AI Talent Search Infrastructure: How DINQ uses Supabase to power a global AI talent database

AI Talent Search Infrastructure: How DINQ uses Supabase to power a global AI talent database

DINQ Team
InfrastructureSupabaseAI Talent Search

Searching for AI engineers, researchers, and builders is no longer a simple keyword problem. Modern AI hiring requires structured discovery across publications, projects, code, and cross-border professional signals.

At DINQ, we are building an AI talent search platform designed specifically for the next generation of AI professionals — and our infrastructure layer is powered by Supabase.


Why traditional AI hiring platforms fall short

Most recruitment platforms were not designed for AI-specific roles with limitations such as keyword-based search that misses semantic meaning, resume-centric data structures, limited visibility into research output, and fragmented candidate signals

For example, searching for "LLM research" may not surface a candidate deeply involved in transformer optimization unless the exact keyword appears.

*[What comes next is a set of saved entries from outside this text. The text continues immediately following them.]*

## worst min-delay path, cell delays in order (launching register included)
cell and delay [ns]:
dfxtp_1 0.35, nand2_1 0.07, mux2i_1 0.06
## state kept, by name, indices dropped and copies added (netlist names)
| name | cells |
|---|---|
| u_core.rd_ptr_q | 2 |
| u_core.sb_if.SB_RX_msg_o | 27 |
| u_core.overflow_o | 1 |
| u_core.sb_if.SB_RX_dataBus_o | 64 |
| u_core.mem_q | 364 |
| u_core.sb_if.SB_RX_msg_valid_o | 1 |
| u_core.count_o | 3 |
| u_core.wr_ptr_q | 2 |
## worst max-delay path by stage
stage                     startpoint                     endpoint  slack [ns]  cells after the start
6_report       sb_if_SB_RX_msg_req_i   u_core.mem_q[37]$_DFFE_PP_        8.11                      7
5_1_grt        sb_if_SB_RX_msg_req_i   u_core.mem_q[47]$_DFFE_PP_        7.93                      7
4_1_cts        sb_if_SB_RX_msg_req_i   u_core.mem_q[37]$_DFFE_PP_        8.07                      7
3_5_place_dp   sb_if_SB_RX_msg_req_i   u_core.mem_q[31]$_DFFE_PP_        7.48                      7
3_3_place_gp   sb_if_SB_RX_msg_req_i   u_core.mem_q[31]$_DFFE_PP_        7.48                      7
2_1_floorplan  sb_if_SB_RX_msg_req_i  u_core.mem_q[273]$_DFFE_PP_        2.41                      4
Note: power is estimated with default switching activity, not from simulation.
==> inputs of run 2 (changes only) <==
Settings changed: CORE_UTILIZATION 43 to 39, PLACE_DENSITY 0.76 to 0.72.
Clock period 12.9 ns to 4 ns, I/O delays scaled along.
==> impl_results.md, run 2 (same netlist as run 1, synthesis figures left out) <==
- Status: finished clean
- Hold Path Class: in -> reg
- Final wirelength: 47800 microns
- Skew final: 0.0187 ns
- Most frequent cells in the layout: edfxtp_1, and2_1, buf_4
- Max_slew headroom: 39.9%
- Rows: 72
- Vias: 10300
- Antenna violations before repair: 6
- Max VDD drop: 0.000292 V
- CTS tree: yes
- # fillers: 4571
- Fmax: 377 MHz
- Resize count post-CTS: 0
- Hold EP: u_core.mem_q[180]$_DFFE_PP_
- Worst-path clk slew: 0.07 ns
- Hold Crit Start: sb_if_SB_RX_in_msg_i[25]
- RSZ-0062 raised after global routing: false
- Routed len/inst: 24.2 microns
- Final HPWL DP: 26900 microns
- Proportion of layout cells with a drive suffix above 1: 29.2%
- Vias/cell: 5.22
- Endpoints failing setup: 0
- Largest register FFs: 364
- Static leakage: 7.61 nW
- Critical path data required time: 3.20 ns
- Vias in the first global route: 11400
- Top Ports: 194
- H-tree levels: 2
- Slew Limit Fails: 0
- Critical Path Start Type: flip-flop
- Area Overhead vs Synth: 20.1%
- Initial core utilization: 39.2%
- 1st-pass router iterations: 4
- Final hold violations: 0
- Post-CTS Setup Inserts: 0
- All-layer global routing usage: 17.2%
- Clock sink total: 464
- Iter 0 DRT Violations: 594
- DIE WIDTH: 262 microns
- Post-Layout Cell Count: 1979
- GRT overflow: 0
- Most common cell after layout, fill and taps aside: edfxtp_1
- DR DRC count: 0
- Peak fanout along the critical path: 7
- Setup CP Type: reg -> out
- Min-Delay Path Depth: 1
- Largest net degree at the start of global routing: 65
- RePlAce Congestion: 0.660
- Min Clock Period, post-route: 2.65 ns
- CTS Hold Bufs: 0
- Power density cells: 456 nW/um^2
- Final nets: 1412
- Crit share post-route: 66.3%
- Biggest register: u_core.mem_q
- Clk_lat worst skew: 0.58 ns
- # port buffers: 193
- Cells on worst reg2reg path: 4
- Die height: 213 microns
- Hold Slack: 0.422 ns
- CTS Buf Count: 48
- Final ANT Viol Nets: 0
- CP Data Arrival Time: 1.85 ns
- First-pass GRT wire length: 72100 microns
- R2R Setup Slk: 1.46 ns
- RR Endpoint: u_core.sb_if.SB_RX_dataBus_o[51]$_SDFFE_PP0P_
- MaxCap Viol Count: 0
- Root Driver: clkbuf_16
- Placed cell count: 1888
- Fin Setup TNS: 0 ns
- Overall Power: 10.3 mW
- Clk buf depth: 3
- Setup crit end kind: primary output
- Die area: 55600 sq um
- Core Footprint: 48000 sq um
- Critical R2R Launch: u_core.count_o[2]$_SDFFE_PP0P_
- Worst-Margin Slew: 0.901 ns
**src/rtl/sseg_pkg.sv**
```systemverilog
// Shared types and constants for the 4-digit 7-segment scan controller.
package sseg_pkg;

    typedef enum logic [1:0] {
        IDLE,
        BLANK,
        SHOW
    } scan_state_e;

    localparam int         NUM_DIGITS = 4;
    localparam logic [3:0] AN_OFF     = 4'b1111;
    localparam logic [6:0] SEG_OFF    = 7'b1111111;

    // A digit above 0 is dark when it and every more significant nibble are zero.
    function automatic logic digitBlanked(input logic [15:0] val,
                                          input logic [1:0]  k,
                                          input logic        lz);
        return lz && (k != 2'd0) && ((val >> {k, 2'b00}) == 16'h0000);
    endfunction

endpackage

```
**src/rtl/sseg_scan_ctrl_if.sv**
```systemverilog
// Host-side and display-side signals of the scan controller.
interface sseg_scan_ctrl_if;

    logic        enable;
    logic        load;
    logic [15:0] value;
    logic [3:0]  dp_mask;
    logic        lz_blank;
    logic [3:0]  an;
    logic [6:0]  sseg;
    logic        dp;
    logic        frame_done;

    modport master (
        output enable, load, value, dp_mask, lz_blank,
        input  an, sseg, dp, frame_done
    );

    modport slave (
        input  enable, load, value, dp_mask, lz_blank,
        output an, sseg, dp, frame_done
    );

endinterface

```
**src/rtl/sseg_driver.sv**
```systemverilog
// Hex nibble to active-low 7-segment decoder; sseg_o[0]=a .. sseg_o[6]=g.
module sseg_driver
    import sseg_pkg::*;
(
    input  logic [3:0] nibble_i,
    input  logic       dp_i,
    output logic [6:0] sseg_o,
    output logic       dp_o
);

    always_comb begin
        sseg_o = SEG_OFF;
        case (nibble_i)
            4'h0: sseg_o = 7'b1000000;
            4'h1: sseg_o = 7'b1111001;
            4'h2: sseg_o = 7'b0100100;
            4'h3: sseg_o = 7'b0110000;
            4'h4: sseg_o = 7'b0011001;
            4'h5: sseg_o = 7'b0010010;
            4'h6: sseg_o = 7'b0000010;
            4'h7: sseg_o = 7'b1111000;
            4'h8: sseg_o = 7'b0000000;
            4'h9: sseg_o = 7'b0010000;
            4'hA: sseg_o = 7'b0001000;
            4'hB: sseg_o = 7'b0000011;
            4'hC: sseg_o = 7'b1000110;
            4'hD: sseg_o = 7'b0100001;
            4'hE: sseg_o = 7'b0000110;
            4'hF: sseg_o = 7'b0001110;
            default: sseg_o = SEG_OFF;
        endcase
    end

    assign dp_o = dp_i;

endmodule

```
**src/rtl/sseg_scan_ctrl.sv**
```systemverilog
// Time-multiplexed scan controller for a 4-digit common-anode display with
// tear-free loading, leading-zero blanking and anti-ghost blank cycles.
module sseg_scan_ctrl
    import sseg_pkg::*;
#(
    parameter int PRESCALE     = 100000,
    parameter int BLANK_CYCLES = 4
) (
    input  logic            clk,
    input  logic            rst_n,
    sseg_scan_ctrl_if.slave bus
);

    localparam int               CNT_W       = $clog2(PRESCALE);
    localparam logic [CNT_W-1:0] BLANK_LAST  = CNT_W'(BLANK_CYCLES - 1);
    localparam logic [CNT_W-1:0] SLOT_PENULT = CNT_W'(PRESCALE - 2);
    localparam logic [CNT_W-1:0] SLOT_LAST   = CNT_W'(PRESCALE - 1);
    localparam logic [1:0]       DIGIT_LAST  = 2'(NUM_DIGITS - 1);

    scan_state_e      state_q;
    logic [1:0]       digit_q;
    logic [CNT_W-1:0] slotCnt_q;
    logic [3:0]       an_q;
    logic             dp_q;
    logic             frameDone_q;
    logic [3:0]       num_q;

    logic [15:0]      activeVal_q, activeVal_d;
    logic [3:0]       activeDp_q, activeDp_d;
    logic [15:0]      shadowVal_q, shadowVal_d;
    logic [3:0]       shadowDp_q, shadowDp_d;
    logic             pending_q, pending_d;

    logic             wrap;
    logic             commit;
    logic [1:0]       digitNext;
    logic             showBlank;
    logic [3:0]       showAn;
    logic [6:0]       segRaw;
    logic             unused_drvDp;

    assign wrap      = (state_q == SHOW) && (slotCnt_q == SLOT_LAST) && (digit_q == DIGIT_LAST);
    assign commit    = (state_q != IDLE) && (wrap || !bus.enable);
    assign digitNext = digit_q + 2'd1;
    assign showBlank = digitBlanked(activeVal_d, digit_q, bus.lz_blank);
    assign showAn    = AN_OFF & ~(4'b0001 << digit_q);

    // Frame boundaries and the drop into IDLE are the only points where the
    // displayed value may change; a load arriving at that moment wins outright.
    always_comb begin
        activeVal_d = activeVal_q;
        activeDp_d  = activeDp_q;
        shadowVal_d = shadowVal_q;
        shadowDp_d  = shadowDp_q;
        pending_d   = pending_q;
        if (state_q == IDLE) begin
            if (bus.load) begin
                activeVal_d = bus.value;
                activeDp_d  = bus.dp_mask;
            end
        end else if (commit) begin
            if (bus.load) begin
                activeVal_d = bus.value;
                activeDp_d  = bus.dp_mask;
            end else if (pending_q) begin
                activeVal_d = shadowVal_q;
                activeDp_d  = shadowDp_q;
            end
            pending_d = 1'b0;
        end else if (bus.load) begin
            shadowVal_d = bus.value;
            shadowDp_d  = bus.dp_mask;
            pending_d   = 1'b1;
        end
    end

    always_ff @(posedge clk) begin
        if (!rst_n) begin
            activeVal_q <= '0;
            activeDp_q  <= '0;
            shadowVal_q <= '0;
            shadowDp_q  <= '0;
            pending_q   <= 1'b0;
        end else begin
            activeVal_q <= activeVal_d;
            activeDp_q  <= activeDp_d;
            shadowVal_q <= shadowVal_d;
            shadowDp_q  <= shadowDp_d;
            pending_q   <= pending_d;
        end
    end

    // num is loaded on BLANK entry so the decoder settles while all anodes are off.
    always_ff @(posedge clk) begin
        if (!rst_n) begin
            state_q     <= IDLE;
            digit_q     <= '0;
            slotCnt_q   <= '0;
            an_q        <= AN_OFF;
            dp_q        <= 1'b1;
            frameDone_q <= 1'b0;
            num_q       <= '0;
        end else begin
            frameDone_q <= bus.enable && (state_q != IDLE) &&
                           (digit_q == DIGIT_LAST) && (slotCnt_q == SLOT_PENULT);
            if (!bus.enable) begin
                state_q   <= IDLE;
                digit_q   <= '0;
                slotCnt_q <= '0;
                an_q      <= AN_OFF;
                dp_q      <= 1'b1;
            end else begin
                case (state_q)
                    IDLE: begin
                        state_q   <= BLANK;
                        digit_q   <= '0;
                        slotCnt_q <= '0;
                        num_q     <= activeVal_d[3:0];
                        an_q      <= AN_OFF;
                        dp_q      <= 1'b1;
                    end
                    BLANK: begin
                        slotCnt_q <= slotCnt_q + CNT_W'(1);
                        if (slotCnt_q == BLANK_LAST) begin
                            state_q <= SHOW;
                            an_q    <= showBlank ? AN_OFF : showAn;
                            dp_q    <= showBlank | ~activeDp_d[digit_q];
                        end
                    end
                    SHOW: begin
                        if (slotCnt_q == SLOT_LAST) begin
                            state_q   <= BLANK;
                            slotCnt_q <= '0;
                            digit_q   <= digitNext;
                            num_q     <= activeVal_d[{digitNext, 2'b00} +: 4];
                            an_q      <= AN_OFF;
                            dp_q      <= 1'b1;
                        end else begin
                            slotCnt_q <= slotCnt_q + CNT_W'(1);
                        end
                    end
                    default: begin
                        state_q <= IDLE;
                    end
                endcase
            end
        end
    end

    sseg_driver u_driver (
        .nibble_i (num_q),
        .dp_i     (1'b1),
        .sseg_o   (segRaw),
        .dp_o     (unused_drvDp)
    );

    assign bus.an         = an_q;
    assign bus.dp         = dp_q;
    assign bus.frame_done = frameDone_q;
    assign bus.sseg       = segRaw;

endmodule

```
**src/flat_wrapper.sv**
```systemverilog
// flat-port wrapper written by rule: the top's interface ports become plain ports
module sseg_scan_ctrl_flat import sseg_pkg::*;
#(
    parameter int PRESCALE     = 100000,
    parameter int BLANK_CYCLES = 4
)
  (clk, rst_n, bus_enable, bus_load, bus_value, bus_dp_mask, bus_lz_blank, bus_an, bus_sseg, bus_dp, bus_frame_done);
  sseg_scan_ctrl_if bus_i ();
  input  logic clk;
  input  logic rst_n;
  input wire logic [$bits(bus_i.enable)-1:0] bus_enable;
  input wire logic [$bits(bus_i.load)-1:0] bus_load;
  input wire logic [$bits(bus_i.value)-1:0] bus_value;
  input wire logic [$bits(bus_i.dp_mask)-1:0] bus_dp_mask;
  input wire logic [$bits(bus_i.lz_blank)-1:0] bus_lz_blank;
  output wire logic [$bits(bus_i.an)-1:0] bus_an;
  output wire logic [$bits(bus_i.sseg)-1:0] bus_sseg;
  output wire logic [$bits(bus_i.dp)-1:0] bus_dp;
  output wire logic [$bits(bus_i.frame_done)-1:0] bus_frame_done;
  assign bus_i.enable = bus_enable;
  assign bus_i.load = bus_load;
  assign bus_i.value = bus_value;
  assign bus_i.dp_mask = bus_dp_mask;
  assign bus_i.lz_blank = bus_lz_blank;
  assign bus_an = bus_i.an;
  assign bus_sseg = bus_i.sseg;
  assign bus_dp = bus_i.dp;
  assign bus_frame_done = bus_i.frame_done;
  sseg_scan_ctrl #(.PRESCALE(PRESCALE), .BLANK_CYCLES(BLANK_CYCLES)) u_core (.clk(clk), .rst_n(rst_n), .bus(bus_i));
endmodule
```
**config.mk**
```make
export PLATFORM = sky130hd
export DESIGN_NAME = sseg_scan_ctrl_flat
export DESIGN_NICKNAME = d
export VERILOG_FILES = /design/src/rtl/sseg_pkg.sv /design/src/rtl/sseg_scan_ctrl_if.sv /design/src/rtl/sseg_driver.sv /design/src/rtl/sseg_scan_ctrl.sv /design/src/flat_wrapper.sv
export SDC_FILE = /design/constraint.sdc
export NUM_CORES = 1
export LEC_CHECK = 0
export CAP_MARGIN = 15
export CORE_ASPECT_RATIO = 1.4
export CORE_UTILIZATION = 27
export CTS_CLUSTER_DIAMETER = 40
export DETAILED_ROUTE_END_ITERATION = 7
export HOLD_SLACK_MARGIN = 0.12
export PLACE_DENSITY = 0.48
export SYNTH_ARGS = -nofsm -noshare
export SYNTH_HDL_FRONTEND = slang
export SYNTH_SLANG_ARGS = --single-unit
```
**constraint.sdc**
```tcl
create_clock -name clk -period 10.05 [get_ports clk]
set_clock_uncertainty 0.15 [all_clocks]
set_input_delay 3.015 -clock clk [delete_from_list [all_inputs] [get_ports clk]]
set_output_delay 3.015 -clock clk [all_outputs]
set_load 0.05 [all_outputs]
```
== Word level (Yosys, flattened, before mapping) ==
Memories as Yosys holds them, arrays and structs flattened. A register that Yosys moved wholly into a read port is not among the register bits.
Index checks and enable logic that the tools add are counted.
Storage, ports and cells
  register bits: 72
  ROM bits: 112
  input port bits: 25
  output and inout bits: 13
  word-level logic and storage cells: 88
  memories kept: 1
Memory list
  (name not given): depth 16, bits a word 7, rd ports 1, clocked after Yosys merged registers in 1, wr ports 0, line sseg_driver.sv:13  | case (nibble_i)
Operators by class
  add/sub/neg operators: 2
  order comparisons: 1
  equal/unequal tests: 8
  shift-type cells: 3
  multiplexer cells: 32
  bitwise operators: 5
  reduce and logical (&&, ||, !) cells: 24
Operators with widths (number)
  $mux 16: 5
  $pmux 17 s3: 1
  $mux 4: 11
  $eq 17x17->1 const B: 2
  $add 17x1->17 const B: 1
  $eq 17x2->1 const B: 1
  $mux 17: 1
  $logic_not 16->1: 1
  $shiftx 16x5->4: 1
  $shr 16x4->16: 1
  $pmux 4 s3: 1
  $reduce_and 3->1: 3
  $logic_and 1x1->1: 8
  $pmux 4 s2: 1
  $reduce_and 2->1: 4
  $reduce_bool 2->1: 4
  $mux 2: 3
  $pmux 2 s3: 1
  $mux 1: 5
  $eq 2x2->1 const B: 2
  $not 4->4: 1
  $pmux 2 s2: 1
  $shl 1x2->4 const A: 1
  $lt 2x3->1 const B: 1
  12 further kinds: 14

== Longest topological paths before layout ==
Gate-level depths: netlist of the first run.
  depth after elaboration: 13
  gate-level depth with buffers: 17
  depth with buffers taken out: 15

== By module ==
Synthesis of the first run repeated with hierarchy kept, for this count alone.
Second synthesis, totals
  cell total of the unflattened synthesis: 540
  area total of the unflattened synthesis: 4480.5 µm²
By module, submodules not included
  sseg_scan_ctrl: times used 1, cells an instance 507, area each 4197.8 µm², sequential area each 1441.4 µm²
  sseg_driver: times used 1, cells an instance 33, area each 282.8 µm², sequential area each 0.0 µm²

== Worst setup path before layout of the first run ==
OpenSTA, ideal clock, no wires.
  kind: input-to-reg
  from: input port bus_enable
  to: register u_core.u_driver.sseg_o[1] (netlist name)
  setup time: 0.117 ns
  arrival: 5.331 ns
  data required time: 9.783 ns
  setup slack: 4.452 ns
  stages: 13
  path buffers: 2
  cells stage by stage: buf_2 -> nor2b_1 -> nor2b_1 -> a21oi_1 -> buf_2 -> o22ai_1 -> nor3_2 -> a211oi_1 -> a211oi_2 -> nand2_1 -> ha_1 -> mux2i_1 -> a32o_1
On the way
  longest elaborated chain between the ends: 10
  elaborated cells on any way between the ends: 11
  those cells by class: 1 x shift; 6 x mux; 4 x reduce/logical
Ends and longest elaborated chain
  start, declared: line flat_wrapper.sv:11  | input wire logic [$bits(bus_i.enable)-1:0] bus_enable;
  $logic_not 1->1: line sseg_scan_ctrl.sv:43  | assign commit = (state_q != IDLE) && (wrap || !bus.enable);
  $logic_or 1x1->1: line sseg_scan_ctrl.sv:43
  $logic_and 1x1->1: line sseg_scan_ctrl.sv:43
  $mux 16: line sseg_scan_ctrl.sv:61  | end else if (commit) begin
  $mux 16: line sseg_scan_ctrl.sv:56  | if (state_q == IDLE) begin
  $shiftx 16x5->4: line sseg_scan_ctrl.sv:135  | num_q <= activeVal_d[{digitNext, 2'b00} +: 4];
  $mux 4: line sseg_scan_ctrl.sv:131  | if (slotCnt_q == SLOT_LAST) begin
  $pmux 4 s2: line sseg_scan_ctrl.sv:113  | case (state_q)
  $mux 4 (no source line) (*) (2 in a row)
Every way passes the cells marked *; elsewhere a longest branch is shown, timed or not. The select of a mux whose other input is x is not followed.
A chain may end at the register's enable or synchronous reset.

== Final worst setup path of the first run ==
  from: input port bus_load
  to: register u_core.u_driver.sseg_o[0] (netlist name)
On the way
  longest elaborated chain between the ends: 8
  elaborated cells on any way between the ends: 9
  those cells by class: 1 x shift; 8 x mux
Ends and longest elaborated chain
  start, declared: line flat_wrapper.sv:12  | input wire logic [$bits(bus_i.load)-1:0] bus_load;
  $mux 16: line sseg_scan_ctrl.sv:62  | if (bus.load) begin
  $mux 16: line sseg_scan_ctrl.sv:61
  $mux 16 (*): line sseg_scan_ctrl.sv:56
  $shiftx 16x5->4: line sseg_scan_ctrl.sv:135
  $mux 4: line sseg_scan_ctrl.sv:131
  $pmux 4 s2 (*): line sseg_scan_ctrl.sv:113
  $mux 4 (no source line) (*) (2 in a row)
Marks and branches as above.

==> results of run 1 <==
==> report_power, final <==
part	total (mW)	internal, mW	switching [mW]
Combinational	0.118	0.0461	0.0723
Sequential	0.334	0.327	0.00738
Clock	0.324	0.195	0.128
==> logic make-up (layout without fill, tap and decap cells) <==
kind of cell | count (synthesis) | count (layout) | synth area share, %
and+or+nand+nor | 195 | 195 | 23.4
AOI/OAI and AO/OA | 114 | 114 | 19.8
muxes | 36 | 36 | 8.63
buffers and inverters | 47 | 77 | 4.80
xor gates and xnor gates | 12 | 12 | 2.42
DFF | 79 | 79 | 36.3
adders and majority gates | 16 | 16 | 4.60
==> area by class of cell <==
cell class / instances / area share, %
timing repair buffer: 39 / 7.48
clock inverter: 4 / 0.923
inverter: 24 / 1.75
clock buffer: 10 / 4.64
sequential: 79 / 30.7
tap: 196 / 4.76
multi-input combinational: 373 / 49.7
==> path summary, 6_finish.rpt <==
kind | slack [ps] | end | startpoint
worst max-delay path | 3170 | u_core.u_driver.sseg_o[0]$_DFF_P_ | bus_load
worst min-delay path | 330 | u_core.bus.dp$_SDFFE_PN1P_ | u_core.bus.dp$_SDFFE_PN1P_
worst min register to register | 330 | u_core.bus.dp$_SDFFE_PN1P_ | u_core.bus.dp$_SDFFE_PN1P_
worst max register to register | 5710 | u_core.u_driver.sseg_o[0]$_DFF_P_ | u_core.state_q[1]$_SDFFE_PN0P_
==> synth_stat cells (6+ instances only) <==
library cell and number:
dfxtp_1 79, nor2_1 71, mux2i_1 33, nand2_1 24
inv_1 22, a21oi_1 19, nor3_1 19, o21ai_0 19
nand3_1 17, ha_1 16, clkbuf_1 13, and2_1 10
o22ai_1 10, nand4_1 9, a31oi_1 8, and3_1 8
xor2_1 8, nand2b_1 6
==> per-layer routing <==
metal,GRT usage (%),vias up,routed length (um)
li1,-,1875,-
met1,17.5,1790,4970
met2,27.2,86,6320
met3,3.46,17,502
met4,6.35,0,315
met5,0,-,0
==> sequential cells by signal (all words and copies together), names as in the netlist <==
name,flops
u_core.bus.dp,1
u_core.shadowVal_q,16
u_core.activeVal_q,16
u_core.num_q,4
u_core.activeDp_q,4
u_core.digit_q,2
u_core.u_driver.sseg_o,7
u_core.slotCnt_q,17
u_core.bus.frame_done,1
u_core.bus.an,4
u_core.pending_q,1
u_core.state_q,2
u_core.shadowDp_q,4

In AI recruitment, that's a major failure. AI professionals rarely fit into neat categories. Their work spans research papers, code repositories, open-source contributions, startup experiments, and cross-border collaborations. These signals live in different places and evolve quickly.

To build a meaningful AI talent database, we needed a system that treats professional identity as structured, evolving data — not just uploaded files.


DINQ is not a resume filter layered with keywords.

It is a structured discovery system designed specifically for AI engineers, researchers, and technical builders.

Profiles on DINQ are modeled as structured identity objects. Projects, research directions, technical stacks, and experience are organized in a way that can be queried intelligently. This enables more meaningful search results than simple title matching.

Instead of asking, "Does this keyword appear?" the system can better interpret, "Is this person actually working in this domain?"

This distinction is subtle but critical in AI hiring. DINQ allows recruiters, labs, and founders to search AI engineers by domain expertise, discover emerging researchers outside major brand-name labs, and identify candidates aligned with specific AI subfields

A recruiter searching for expertise in reinforcement learning should not miss a candidate simply because the phrasing differs. A lab looking for emerging LLM researchers should be able to discover people outside the most visible institutions.

That requires semantic-aware retrieval built on structured data. And that requires infrastructure capable of supporting it.

The result is a more precise AI hiring workflow.


Why we built on Supabase

Supabase Dashboard

Supabase Visualizer

Supabase Auth UI

Supabase provides a managed PostgreSQL backend with real-time capabilities and secure authentication. More importantly for us, it offers flexibility.

As AI subfields expand and new specialization categories emerge, our data model must evolve. New attributes need to be added. Search logic needs to adapt. Ranking systems need refinement.

Supabase gives us a relational core that is stable, while remaining flexible enough to support continuous iteration. That balance matters when your product sits at the intersection of research, hiring, and global collaboration.


The future of AI talent discovery

When people use DINQ to search for AI talent, the experience feels simple: Type a query. Explore structured profiles. See real work, clearly presented.

What's less visible is the infrastructure that makes this possible.

As DINQ grows into a global AI talent search platform, the reliability of our data layer becomes as important as the intelligence on top of it. That's why we chose Supabase as the foundation of our backend architecture.

AI is evolving quickly. So are the signals that define expertise. As DINQ expands, we are continuing to refine our search ranking, improve structured identity modeling, and support more granular specialization across the AI ecosystem.